Try it » In your reply, reproduce the lines from the first one below to the line containing "set_load 0.02 [all_outputs]", inclusive, exactly as they stand.

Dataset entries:
===== config.mk =====
export PLATFORM = sky130hd
export DESIGN_NAME = pfc_fault_gate_manager
export DESIGN_NICKNAME = d
export VERILOG_FILES = /design/src/design/pfc_fault_pkg.sv /design/src/design/pfc_fault_gate_manager.sv
export SDC_FILE = /design/constraint.sdc
export NUM_CORES = 1
export LEC_CHECK = 0
export ABC_AREA = 1
export BUFFER_PORTS_ARGS = -buffer_cell sky130_fd_sc_hd__buf_2
export CELL_PAD_IN_SITES_DETAIL_PLACEMENT = 1
export CELL_PAD_IN_SITES_GLOBAL_PLACEMENT = 1
export CORE_MARGIN = 8
export CORE_UTILIZATION = 35
export CTS_CLUSTER_DIAMETER = 100
export DETAILED_ROUTE_END_ITERATION = 6
export HOLD_SLACK_MARGIN = 0.12
export PLACE_DENSITY_LB_ADDON = 0.1
export REMOVE_ABC_BUFFERS = 1
export SLEW_MARGIN = 40
export SYNTH_ARGS = -nofsm -noshare
export SYNTH_HDL_FRONTEND = slang
export SYNTH_SLANG_ARGS = --single-unit

===== constraint.sdc =====
create_clock -name CLK -period 2.3 [get_ports CLK]
set_clock_uncertainty 0.1 [all_clocks]
set_input_delay 0.115 -clock CLK [delete_from_list [all_inputs] [get_ports CLK]]
set_output_delay 0.115 -clock CLK [all_outputs]
set_load 0.02 [all_outputs]

===== src/design/pfc_fault_pkg.sv =====
package pfc_fault_pkg;

	// clock and timing
	localparam int CLK_PERIOD_NS   = 8;
	localparam int PEAK_BLANK_NS   = 200;
	localparam int BROWN_BLANK_NS  = 20000;
	localparam int OLOOP_BLANK_NS  = 1000;
	localparam int OVP_BLANK_NS    = 12000;
	localparam int RESTART_NS      = 10000;
	localparam int PEAK_BLANK_CYC  = (PEAK_BLANK_NS + CLK_PERIOD_NS - 1) / CLK_PERIOD_NS;
	localparam int BROWN_BLANK_CYC = (BROWN_BLANK_NS + CLK_PERIOD_NS - 1) / CLK_PERIOD_NS;
	localparam int OLOOP_BLANK_CYC = (OLOOP_BLANK_NS + CLK_PERIOD_NS - 1) / CLK_PERIOD_NS;
	localparam int OVP_BLANK_CYC   = (OVP_BLANK_NS + CLK_PERIOD_NS - 1) / CLK_PERIOD_NS;
	localparam int RESTART_CYC     = (RESTART_NS + CLK_PERIOD_NS - 1) / CLK_PERIOD_NS;
	localparam int CNT_W           = 12;

	// register map, byte addresses
	localparam logic [11:0] CTRL_OFS     = 12'h000;
	localparam logic [11:0] STATE_OFS    = 12'h004;
	localparam logic [11:0] EVENT_OFS    = 12'h008;
	localparam logic [11:0] MASK_OFS     = 12'h00C;

	// field positions
	localparam int CTRL_EN_BIT     = 0;
	localparam int STATE_GATE_BIT  = 5;
	localparam int STATE_RST_BIT   = 6;
	localparam int FAULT_W         = 5;

	// reset values
	localparam logic [31:0] CTRL_RST  = 32'h0000_0001;
	localparam logic [4:0]  EVENT_RST = 5'h0_0;
	localparam logic [4:0]  MASK_RST  = 5'h0_0;

	// fault flags, one bit per fault kind, same layout in state, event and mask
	typedef struct packed {
		logic uvlo;
		logic ovp;
		logic oloop;
		logic brown;
		logic peak;
	} faults_s;

	// apb request as seen by the slave
	typedef struct packed {
		logic        sel;
		logic        enable;
		logic        write;
		logic [11:0] addr;
		logic [31:0] wdata;
	} apb_req_s;

endpackage


===== src/design/pfc_fault_gate_manager.sv =====
`timescale 1ns/1ps
////////////////////////////////////////////////////////////////////////////////
// saturating qualify timer: out is high once in has been high LIMIT cycles
module qualify_timer
	import pfc_fault_pkg::*;
#(
	parameter int LIMIT = 1
) (
	input  wire logic clk,
	input  wire logic rst_n,
	input  wire logic level,
	output logic      qual
);
	localparam logic [CNT_W-1:0] LIM = CNT_W'(LIMIT);
	logic [CNT_W-1:0] cnt_q;
	logic [CNT_W-1:0] cnt_d;

	// count while level holds, restart on any break
	assign cnt_d = !level ? '0 : (cnt_q == LIM) ? cnt_q : cnt_q + 1'b1;
	assign qual  = level && (cnt_q == LIM);

	// counter state
	always_ff @(posedge clk or negedge rst_n) begin
		if (!rst_n) begin
			cnt_q <= '0;
		end else begin
			cnt_q <= cnt_d;
		end
	end
endmodule

////////////////////////////////////////////////////////////////////////////////
// fault qualification and gate enable for the boost stage
module pfc_fault_gate_manager
	import pfc_fault_pkg::*;
(
	input  wire logic        CLK,
	input  wire logic        RSTN,
	input  wire logic        PEAK_CURRENT_LIMIT,
	input  wire logic        BROWNOUT_LOW,
	input  wire logic        BROWNOUT_HIGH,
	input  wire logic        OPEN_LOOP_PROTECT,
	input  wire logic        OVER_VOLTAGE_PROTECT,
	input  wire logic        OVER_VOLTAGE_RELEASE,
	input  wire logic        SUPPLY_UNDERVOLTAGE_LOCKOUT,
	input  wire logic        MIN_OFF_INTERVAL,
	input  wire logic        ON_REQUEST,
	input  wire logic        PSEL,
	input  wire logic        PENABLE,
	input  wire logic        PWRITE,
	input  wire logic [11:0] PADDR,
	input  wire logic [31:0] PWDATA,
	output logic [31:0]      PRDATA,
	output logic             PREADY,
	output logic             PSLVERR,
	output logic             IRQ,
	output logic             GATE_DRIVE
);
	////////////////////////////////////////////////////////////////////////////
	// pin synchronisers
	localparam int NSYNC = 7;
	logic [NSYNC-1:0] pin_raw;
	logic [NSYNC-1:0] sync1_q;
	logic [NSYNC-1:0] sync2_q;
	logic             peak_s;
	logic             bo_low_s;
	logic             bo_high_s;
	logic             oloop_s;
	logic             ovp_s;
	logic             ov_rel_s;
	logic             uvlo_s;

	assign pin_raw = {SUPPLY_UNDERVOLTAGE_LOCKOUT, OVER_VOLTAGE_RELEASE, OVER_VOLTAGE_PROTECT,
		OPEN_LOOP_PROTECT, BROWNOUT_HIGH, BROWNOUT_LOW, PEAK_CURRENT_LIMIT};
	assign {uvlo_s, ov_rel_s, ovp_s, oloop_s, bo_high_s, bo_low_s, peak_s} = sync2_q;

	// two flops per comparator flag
	always_ff @(posedge CLK or negedge RSTN) begin
		if (!RSTN) begin
			sync1_q <= '0;
			sync2_q <= '0;
		end else begin
			sync1_q <= pin_raw;
			sync2_q <= sync1_q;
		end
	end

	////////////////////////////////////////////////////////////////////////////
	// deglitch and blanking timers
	logic peak_ok;
	logic brown_ok;
	logic oloop_ok;
	logic ovp_ok;

	qualify_timer #(.LIMIT(PEAK_BLANK_CYC)) u_peak (
		.clk(CLK), .rst_n(RSTN), .level(peak_s), .qual(peak_ok));
	qualify_timer #(.LIMIT(BROWN_BLANK_CYC)) u_brown (
		.clk(CLK), .rst_n(RSTN), .level(bo_low_s), .qual(brown_ok));
	qualify_timer #(.LIMIT(OLOOP_BLANK_CYC)) u_oloop (
		.clk(CLK), .rst_n(RSTN), .level(oloop_s), .qual(oloop_ok));
	qualify_timer #(.LIMIT(OVP_BLANK_CYC)) u_ovp (
		.clk(CLK), .rst_n(RSTN), .level(ovp_s), .qual(ovp_ok));

	////////////////////////////////////////////////////////////////////////////
	// fault latches and soft restart
	logic             brown_q;
	logic             oloop_q;
	logic             ovp_q;
	logic             brown_d;
	logic             oloop_d;
	logic             ovp_d;
	logic             uvlo_q;
	logic [CNT_W-1:0] rst_cnt_q;
	logic [CNT_W-1:0] rst_cnt_d;
	logic             restart_pend;
	logic             restart_go;

	// set wins over the release condition; lockout wipes the brownout, open-loop and over-voltage faults
	assign brown_d = !uvlo_s && (brown_ok || (brown_q && !bo_high_s));
	assign oloop_d = !uvlo_s && (oloop_ok || (oloop_q && oloop_s));
	assign ovp_d = !uvlo_s && (ovp_ok || (ovp_q && !ov_rel_s));
	// a restart begins when a brownout or open-loop fault clears or lockout ends
	assign restart_go = (brown_q && !brown_d) || (oloop_q && !oloop_d) || (uvlo_q && !uvlo_s);
	assign restart_pend = (rst_cnt_q != '0);
	assign rst_cnt_d = uvlo_s ? '0 : restart_go ? CNT_W'(RESTART_CYC) :
		restart_pend ? rst_cnt_q - 1'b1 : rst_cnt_q;

	// fault state
	always_ff @(posedge CLK or negedge RSTN) begin
		if (!RSTN) begin
			brown_q   <= 1'b0;
			oloop_q   <= 1'b0;
			ovp_q     <= 1'b0;
			uvlo_q    <= 1'b1;
			rst_cnt_q <= '0;
		end else begin
			brown_q   <= brown_d;
			oloop_q   <= oloop_d;
			ovp_q     <= ovp_d;
			uvlo_q    <= uvlo_s;
			rst_cnt_q <= rst_cnt_d;
		end
	end

	////////////////////////////////////////////////////////////////////////////
	// cycle logic: on latch, current-limit latch, gate
	logic on_q;
	logic cl_q;
	logic on_d;
	logic cl_d;
	logic gate_d;
	logic gate_q;
	logic ctrl_en;

	assign on_d = !MIN_OFF_INTERVAL && (on_q || ON_REQUEST);
	assign cl_d = !MIN_OFF_INTERVAL && (cl_q || peak_ok);
	// active high drive, blocked by any fault, restart, lockout or software;
	// uvlo_q covers the cycle between lockout exit and the restart count loading
	assign gate_d = on_d && !cl_d && !brown_q && !oloop_q && !ovp_q && !restart_pend
		&& !uvlo_s && !uvlo_q && ctrl_en;

	// latches and drive flop
	always_ff @(posedge CLK or negedge RSTN) begin
		if (!RSTN) begin
			on_q   <= 1'b0;
			cl_q   <= 1'b0;
			gate_q <= 1'b0;
		end else begin
			on_q   <= on_d;
			cl_q   <= cl_d;
			gate_q <= gate_d;
		end
	end

	assign GATE_DRIVE = gate_q;

	////////////////////////////////////////////////////////////////////////////
	// apb slave and interrupt registers
	apb_req_s    req;
	faults_s     live;
	faults_s     evt;
	faults_s     evt_q;
	faults_s     evt_d;
	faults_s     mask_q;
	logic [31:0] ctrl_q;
	logic [31:0] rdata_q;
	logic [31:0] rd_mux;
	logic        hit_ctrl;
	logic        hit_state;
	logic        hit_evt;
	logic        hit_mask;
	logic        mapped;
	logic        wr_acc;
	logic        setup;

	assign req       = '{PSEL, PENABLE, PWRITE, PADDR, PWDATA};
	assign hit_ctrl  = (req.addr == CTRL_OFS);
	assign hit_state = (req.addr == STATE_OFS);
	assign hit_evt   = (req.addr == EVENT_OFS);
	assign hit_mask  = (req.addr == MASK_OFS);
	assign mapped    = hit_ctrl || hit_state || hit_evt || hit_mask;
	assign setup     = req.sel && !req.enable;
	assign wr_acc    = req.sel && req.enable && req.write && mapped;
	assign ctrl_en   = ctrl_q[CTRL_EN_BIT];

	// live fault view and one-cycle rising events
	assign live = '{uvlo: uvlo_s, ovp: ovp_q, oloop: oloop_q, brown: brown_q, peak: cl_q};
	assign evt  = '{uvlo: uvlo_s && !uvlo_q, ovp: ovp_d && !ovp_q,
		oloop: oloop_d && !oloop_q, brown: brown_d && !brown_q, peak: cl_d && !cl_q};
	// write one to clear; a new event in the same cycle stays set
	assign evt_d = (evt_q & ~((wr_acc && hit_evt) ? faults_s'(req.wdata[FAULT_W-1:0]) : '0))
		| evt;

	assign rd_mux = hit_ctrl ? ctrl_q :
		hit_state ? {25'h000_0000, restart_pend, gate_q, live} :
		hit_evt ? {27'h000_0000, evt_q} :
		hit_mask ? {27'h000_0000, mask_q} : 32'h0000_0000;

	assign PREADY  = 1'b1;
	assign PSLVERR = req.sel && req.enable && !mapped;
	assign PRDATA  = rdata_q;
	assign IRQ     = |(evt_q & mask_q);

	// register file; read data captured in the setup cycle
	always_ff @(posedge CLK or negedge RSTN) begin
		if (!RSTN) begin
			ctrl_q  <= CTRL_RST;
			evt_q   <= EVENT_RST;
			mask_q  <= MASK_RST;
			rdata_q <= 32'h0000_0000;
		end else begin
			evt_q <= evt_d;
			if (wr_acc && hit_ctrl) begin
				ctrl_q <= {31'h0000_0000, req.wdata[CTRL_EN_BIT]};
			end
			if (wr_acc && hit_mask) begin
				mask_q <= faults_s'(req.wdata[FAULT_W-1:0]);
			end
			if (setup) begin
				rdata_q <= rd_mux;
			end
		end
	end
endmodule


==> results_dict.tcl <==
set metrics [dict create \
    io_buffers 40 \
    io-pin-count 94 \
    wl_per_cell_um 14.4 \
    syn_avg_cell_area_sq_um 8.51 \
    syn_inst 598 \
    layout_common_cells "nand2_1, dfrtp_1, inv_1, nor2_1, buf_2" \
    slew_violations 0 \
    grtUsageTotal 0.143 \
    viasPerCell 4.78 \
    core.rowCount 44 \
    critical_path.cell_chain "inv_1, ha_1, nand2_2, nor2_4, nand4_1, nor2_1, nand3_2, nand2_2, nor2_1" \
    crit_arrival_ns 1.99 \
    drtAntennaViolNets 0 \
    worst_pin_slew_ns 0.642 \
    hold_path_startpoint "PWRITE" \
    antenna_found_initial 0 \
    fmax_mhz 538 \
    finalSetupViolCount 0 \
    firstDrtPassIters 7 \
    dieArea_sq_mm 0.0187 \
    cts.path.max_buffers 2 \
    layout_commonest_cell "nand2_1" \
    seq_area_sq_mm 0.00248 \
    cts_tree "done" \
    drt-total-wl_um 12300 \
    worst_path_max_delay_cell "dfrtp_1" \
    holdPathStages 4 \
    finalNetCount 732 \
    hold_path_class "in2reg" \
    syn_area_sq_mm 0.00509 \
    cts_buffers 9 \
    clockRootBuffer "clkbuf_16" \
    multi_input_area_sq_mm 0.00216 \
    seq_area_frac_synth 0.487 \
    worst_slack_ns 0.443 \
    tns_ns 0 \
    crit_fanout 4 \
    die_w_um 137 \
    cts.sinks 99 \
    rsz0062_at_grt "no" \
    globalRouteOverflowTotal 0 \
    fillers 1721 \
    antenna_cells 0 \
    chipHeight_um 137 \
    start_util 0.354 \
    grt_max_degree 40 \
    cp.depth 9 \
    final_layout_size_suffix_gt1_frac 0.157 \
    final-hold-violation-count 0 \
    p_per_area_mw_per_mm2 731 \
    leakage_nw 2.84 \
    vdd_ir_drop_max_mv 0.350 \
    globalplace.congestion 0.783 \
    fin_crit_ns 1.86 \
    crit_path_end_kind "flop" \
    drc 0 \
    cpPeakStageDelay_ns 0.39 \
    grt_pass1_wl_um 21300 \
    critical-path-top-delay-family "simple AND/OR/NAND/NOR gates" \
    path_class "reg2reg" \
    clkSlewWorstSetupHoldPaths_ns 0.07 \
    slew_headroom 0.571 \
    ys_ff_latch 99 \
    dp_hpwl_um 9220 \
    initialDrtViolationCount 146 \
    yosysWarnings 0 \
    reg2reg_from "rst_cnt_q[0]" \
    cp_num_buf_inv 1 \
    critPathLaunch "rst_cnt_q[0]" \
    post-cts-setup-buffers 0 \
    outcome "finished, final reports clean" \
    ff2ff_path_depth 9 \
    via_count 4081 \
    cp.required_ns 2.44 \
    grt_pass1_vias 4447 \
    startpoint_type "flop" \
    syn2layout_area_growth_pct 16.2 \
    synthDistinctLibCells 45 \
    htreeDepth 3 \
    p_total_mw 4.32 \
    dp_slack_ns 0.441 \
    clk_latency_ns 0.34 \
    fin_crit_sh 0.807 \
    maxCapViolations 0 \
    core_area_sq_mm 0.0144 \
]
-- area by class of cell --
type                       count  share of cell area
timing repair buffer          64              0.0749
clock buffer                  13              0.0440
clock inverter                 2             0.00592
tap                          184              0.0389
multi-input combinational    411               0.366
sequential                    99               0.419
inverter                      80              0.0510
-- path summary, 6_finish.rpt --
check / to / slack, ns
min: mask_q[0] / 0.14
max in group asynchronous: oloop_q / 0.82
max reg2reg: rst_cnt_q[7] / 0.44
min in group asynchronous: uvlo_q / 0.21
min reg2reg: sync2_q[4] / 0.25
max: rst_cnt_q[7] / 0.44
-- tightest hold or removal path: stages --
cell     delay [ns]
buf_2          0.10
nand4_2        0.18
o21ai_0        0.10
nand2_1        0.06
-- synth_stat cells, drive strengths merged --
cell type | number | area (sq um)
clkinv | 2 | 8.75
conb | 2 | 7.51
a22o | 1 | 8.76
xnor2 | 3 | 26.3
a21boi | 1 | 7.51
dfstp | 2 | 52.6
nand2 | 110 | 468
a221oi | 1 | 8.76
o21a | 1 | 7.51
a21oi | 31 | 166
xor2 | 13 | 114
nand3 | 40 | 228
nor4 | 3 | 18.8
dfrtp | 97 | 2430
ha | 9 | 113
a211oi | 2 | 15.0
clkbuf | 4 | 15.0
nor3b | 2 | 20.0
nor3 | 23 | 141
nor2 | 78 | 345
a31oi | 4 | 25.0
o21ba | 1 | 10.0
buf | 28 | 220
nand4 | 11 | 81.3
inv | 78 | 293
or2 | 2 | 12.5
o21ai | 47 | 235
nand3b | 2 | 15.0
-- cells by family (layout without fill, tap and decap cells) --
family                     Yosys count  count (layout)  share of synthesized area
AOI/OAI and AO/OA                   89              89                     0.0951
DFF                                 99              99                      0.487
buffers and inverters              112             159                      0.105
xor gates and xnor gates            16              16                     0.0275
and+or+nand+nor                    271             271                      0.261
other                                2              26                    0.00148
adders and majority gates            9               9                     0.0221
-- state kept, by name, indices dropped and copies added (netlist names) --
signal and cells:
u_brown.cnt_q 12, oloop_q 1, uvlo_q 1, evt_q 5, sync2_q 7, brown_q 1, GATE_DRIVE 1, u_peak.cnt_q 12
cl_q 1, sync1_q 7, mask_q 5, rst_cnt_q 12, u_oloop.cnt_q 12, PRDATA 7, ovp_q 1, on_q 1
ctrl_q 1, u_ovp.cnt_q 12
-- through the flow --
step	instances	hold slack [ns]	util	instance area (sq um)
4_1_cts	853	0.125	0.412	5910
3_3_place_gp	819	-0.0935	0.378	5430
5_1_grt	853	0.185	0.412	5910
3_5_place_dp	819	-0.0925	0.378	5430
6_report	853	0.143	0.412	5910
2_1_floorplan	590	-0.281	-	4950
-- per-layer routing --
layer | share of wire | up-vias | GRT usage
met4 | 0.018 | 0 | 0.0604
met2 | 0.46 | 75 | 0.232
met3 | 0.048 | 16 | 0.0264
met5 | 0 | - | 0
li1 | - | 2009 | -
met1 | 0.47 | 1981 | 0.184
-- power breakdown --
group | leakage, nW | internal [mW] | switching [mW]
Combinational | 1.41 | 0.328 | 0.491
Clock | 0.146 | 0.896 | 0.625
Sequential | 1.29 | 1.86 | 0.119
Total | 2.84 | 3.09 | 1.24
-- repair_timing --
item	4_1_cts	5_1_grt
endpoints found under the hold margin	123	0
setup endpoints to repair	0	0
hold buffers	19	0
resized for setup	0	0
Power figures use the tool's default switching activity.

Task answer »
===== config.mk =====
export PLATFORM = sky130hd
export DESIGN_NAME = pfc_fault_gate_manager
export DESIGN_NICKNAME = d
export VERILOG_FILES = /design/src/design/pfc_fault_pkg.sv /design/src/design/pfc_fault_gate_manager.sv
export SDC_FILE = /design/constraint.sdc
export NUM_CORES = 1
export LEC_CHECK = 0
export ABC_AREA = 1
export BUFFER_PORTS_ARGS = -buffer_cell sky130_fd_sc_hd__buf_2
export CELL_PAD_IN_SITES_DETAIL_PLACEMENT = 1
export CELL_PAD_IN_SITES_GLOBAL_PLACEMENT = 1
export CORE_MARGIN = 8
export CORE_UTILIZATION = 35
export CTS_CLUSTER_DIAMETER = 100
export DETAILED_ROUTE_END_ITERATION = 6
export HOLD_SLACK_MARGIN = 0.12
export PLACE_DENSITY_LB_ADDON = 0.1
export REMOVE_ABC_BUFFERS = 1
export SLEW_MARGIN = 40
export SYNTH_ARGS = -nofsm -noshare
export SYNTH_HDL_FRONTEND = slang
export SYNTH_SLANG_ARGS = --single-unit

===== constraint.sdc =====
create_clock -name CLK -period 2.3 [get_ports CLK]
set_clock_uncertainty 0.1 [all_clocks]
set_input_delay 0.115 -clock CLK [delete_from_list [all_inputs] [get_ports CLK]]
set_output_delay 0.115 -clock CLK [all_outputs]
set_load 0.02 [all_outputs]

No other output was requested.